The 24 Hours of Le Mans and the U.S.: 10 winners, 10 stories

The 24 Hours of Le Mans and the U.S.: 10 winners, 10 stories

Between the Detroit Auto Show and the Rolex 24 at Daytona, the U.S. has the market on the first days in 2015 motorsports. A good time to look back at the American drivers victorious at the 24 Hours of Le Mans.

It took until the 26th edition of the 24 Hours to witness, thanks to Phil Hill, an American driver win for the first time in La Sarthe. In all, 10 Americans have been victors with 16 wins between 1958 and 1996: Phil Hill, Masten Gregory, Dan Gurney, A.J. Foyt, Hurley Haywood, Don and Bill Whittington, Al Holbert, Price Cobb and Davy Jones.

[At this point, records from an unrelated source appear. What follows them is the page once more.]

$ cat config.mk
export PLATFORM = sky130hd
export DESIGN_NAME = i2c_slave_register_bank
export DESIGN_NICKNAME = d
export VERILOG_FILES = /design/src/rtl/core/isrb_pkg.sv /design/src/rtl/core/i2c_slave_register_bank.sv /design/src/rtl/core/isrb_ram.sv /design/src/rtl/core/isrb_ctrl.sv
export SDC_FILE = /design/constraint.sdc
export NUM_CORES = 2
export LEC_CHECK = 0
export ABC_AREA = 1
export BUFFER_PORTS_ARGS = -buffer_cell sky130_fd_sc_hd__buf_2
export CORE_MARGIN = 1.5
export CORE_UTILIZATION = 38
export CTS_CLUSTER_DIAMETER = 30
export DETAILED_ROUTE_END_ITERATION = 12
export SLEW_MARGIN = 10
export SYNTH_ARGS = -nofsm -noshare
export SYNTH_HDL_FRONTEND = slang
export SYNTH_SLANG_ARGS = --single-unit
$ cat constraint.sdc
create_clock -name clk -period 5.8 [get_ports clk]
set_input_delay 0.58 -clock clk [delete_from_list [all_inputs] [get_ports clk]]
set_output_delay 0.58 -clock clk [all_outputs]
set_load 0.01 [all_outputs]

-Three-time winner in Le Mans (1958-61-62), Hill (1927-2008) also became the only driver in the history of motorsports to win the 24 Hours of Le Mans and the F1 world title in the same year (1961). Additionally, he was a member, along with Belgian driver Olivier Gendebien, of the first driver line-up to win three victories in La Sarthe.
-Along with Austrian Jochen Rindt, in 1965 Masten Gregory (1932-1985) gave Ferrari its ninth – and last to-date – win at the 24 Hours of Le Mans…narrowly: his 250 LM's différential, put to the test during a long climb toward victory, gave up just as the American crossed the finish line!
-Winners in 1967, Dan Gurney and Anthony Joseph "A.J." Foyt were both single-seater drivers and constructors at the time: Eagle for the first, Coyote for the second.
-Foyt is the only driver in history to have won the 24 Hours of Le Mans and the two legendary American oval circuit races: the Indianapolis 500 (in 1961-64-67-77) and the Rolex 24 at Daytona (in 1972).
-In 1967, a week after his win in La Sarthe, Gurney became the only American driver to win in Formula 1 at the wheel of his own car, at the Spa-Francorchamps circuit.
-Three-time winner in Le Mans, Hurley Haywood was a member of an exclusive group: the drivers who had won the 24 Hours in three different decades: 1977, '83 and '94.
-In 1979, an American brotherhood won: Don and Bill Whittington won the 24 Hours, along with German driver Klaus Ludwig. They beat another Porsche 935, driven by a certain Paul Newman…
-Already a winner in 1983, Al Holbert (1946-1988) was a part - along with the Brit Derek Bell and German driver Hans-Joachim Stück - of the first three-driver driver line-up to win two consecutive victories at Le Mans (1986-87).
-Winners in 1990 and 1996, respectively, Price Cobb and Davy Jones shared the wheel of a Jaguar XJR 9 prototype with their fellow countryman Danny Sullivan. They finished 16th. It was with the British constructor that Cobb won two years later with Martin Brundle and John Nielsen.
-In 1996, Jones' win entered the record books thanks to one of his teammates: Alex Wurz, who at 22 became the youngest driver to win in La Sarthe. The American and the Austrian had as a teammate German driver Manuel Reuter.

The 83rd edition of the 24 Hours of Le Mans will take place Saturday and Sunday, June 13-14, 2015.